A “bad agreement that does nobody any favours and makes nobody happy”. That’s how the head of the UK’s delegation to the ITU meeting in Dubai this month described the telecommunications treaty eventually put on the table. Simon Towler was understandably irate. For two weeks his team spent hours in intense negotiations, but were largely ignored by other UN members and by the ITU itself, TechWeekEurope understands.
Although 89 governments put pen to paper on the treaty, which sought to replace rules outlined by the UN body in 1988, another 55 refused to. In the case of the UK and the US, it appears they will never sign the thing, even though it is only 30 pages long and carries no real specifics that UN members must adhere to.
It isn’t even legally binding. “ITU has no international enforcement mechanism. It is more a gentlemen’s agreement,” ITU spokesperson Sarah Parkes told us. “Those who did not sign are still covered by the 1988 treaty after the new one comes into force on 1 Jan 2015.”
The final International Telecommunication Regulations (ITRs) themselves were not solely what left the UK delegation, which included government officials and members of private industry such as ARM, BT and Intel, feeling so embittered. Cracks emerged in negotiations, where the British team attempted compromise and offered olive branches, but received nothing in return, not even from the supposedly impartial ITU.

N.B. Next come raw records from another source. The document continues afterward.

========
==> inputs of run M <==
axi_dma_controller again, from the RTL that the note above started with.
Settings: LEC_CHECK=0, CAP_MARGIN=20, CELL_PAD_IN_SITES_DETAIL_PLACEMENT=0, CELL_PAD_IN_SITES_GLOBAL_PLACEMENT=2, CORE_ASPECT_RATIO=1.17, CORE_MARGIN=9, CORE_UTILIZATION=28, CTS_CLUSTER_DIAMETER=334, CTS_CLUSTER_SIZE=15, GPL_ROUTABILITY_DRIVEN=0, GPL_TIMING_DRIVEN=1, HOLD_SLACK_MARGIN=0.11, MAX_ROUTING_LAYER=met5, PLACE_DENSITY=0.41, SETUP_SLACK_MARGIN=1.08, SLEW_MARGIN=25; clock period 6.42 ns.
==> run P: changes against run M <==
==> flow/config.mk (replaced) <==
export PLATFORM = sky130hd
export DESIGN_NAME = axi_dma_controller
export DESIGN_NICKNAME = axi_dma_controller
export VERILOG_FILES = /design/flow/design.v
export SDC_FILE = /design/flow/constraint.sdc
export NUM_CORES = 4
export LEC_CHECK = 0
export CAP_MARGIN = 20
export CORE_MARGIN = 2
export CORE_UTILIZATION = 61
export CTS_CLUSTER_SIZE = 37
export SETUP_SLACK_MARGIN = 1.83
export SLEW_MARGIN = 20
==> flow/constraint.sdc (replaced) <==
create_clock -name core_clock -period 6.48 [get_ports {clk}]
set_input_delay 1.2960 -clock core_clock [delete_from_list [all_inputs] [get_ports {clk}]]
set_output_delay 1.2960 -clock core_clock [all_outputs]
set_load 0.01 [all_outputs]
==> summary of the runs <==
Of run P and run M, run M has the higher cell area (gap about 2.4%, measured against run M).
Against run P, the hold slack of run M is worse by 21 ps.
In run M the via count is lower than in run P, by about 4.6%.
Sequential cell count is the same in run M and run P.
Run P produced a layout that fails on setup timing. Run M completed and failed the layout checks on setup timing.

A member of the UK team, Dominique Lazanski, of the TaxPayers’ Alliance, told TechWeekEurope the ITU was guilty of outrageous opacity, especially on the Internet resolution that was forced through last week into the final ITRs.
“The Internet resolution was really forced through by a non-vote. It was egregious. We were sitting there wondering what was going on,” she explains. When the ITU called for what appeared to be a vote on the resolution, Towler called for a point of order, asking whether it was a genuine vote. The chairman said it was not, yet the resolution went through anyway, even though the ITU had repeatedly stressed the conference was not “about governing the Internet”. “And that point of order didn’t even appear in the transcript,” Lazanski adds.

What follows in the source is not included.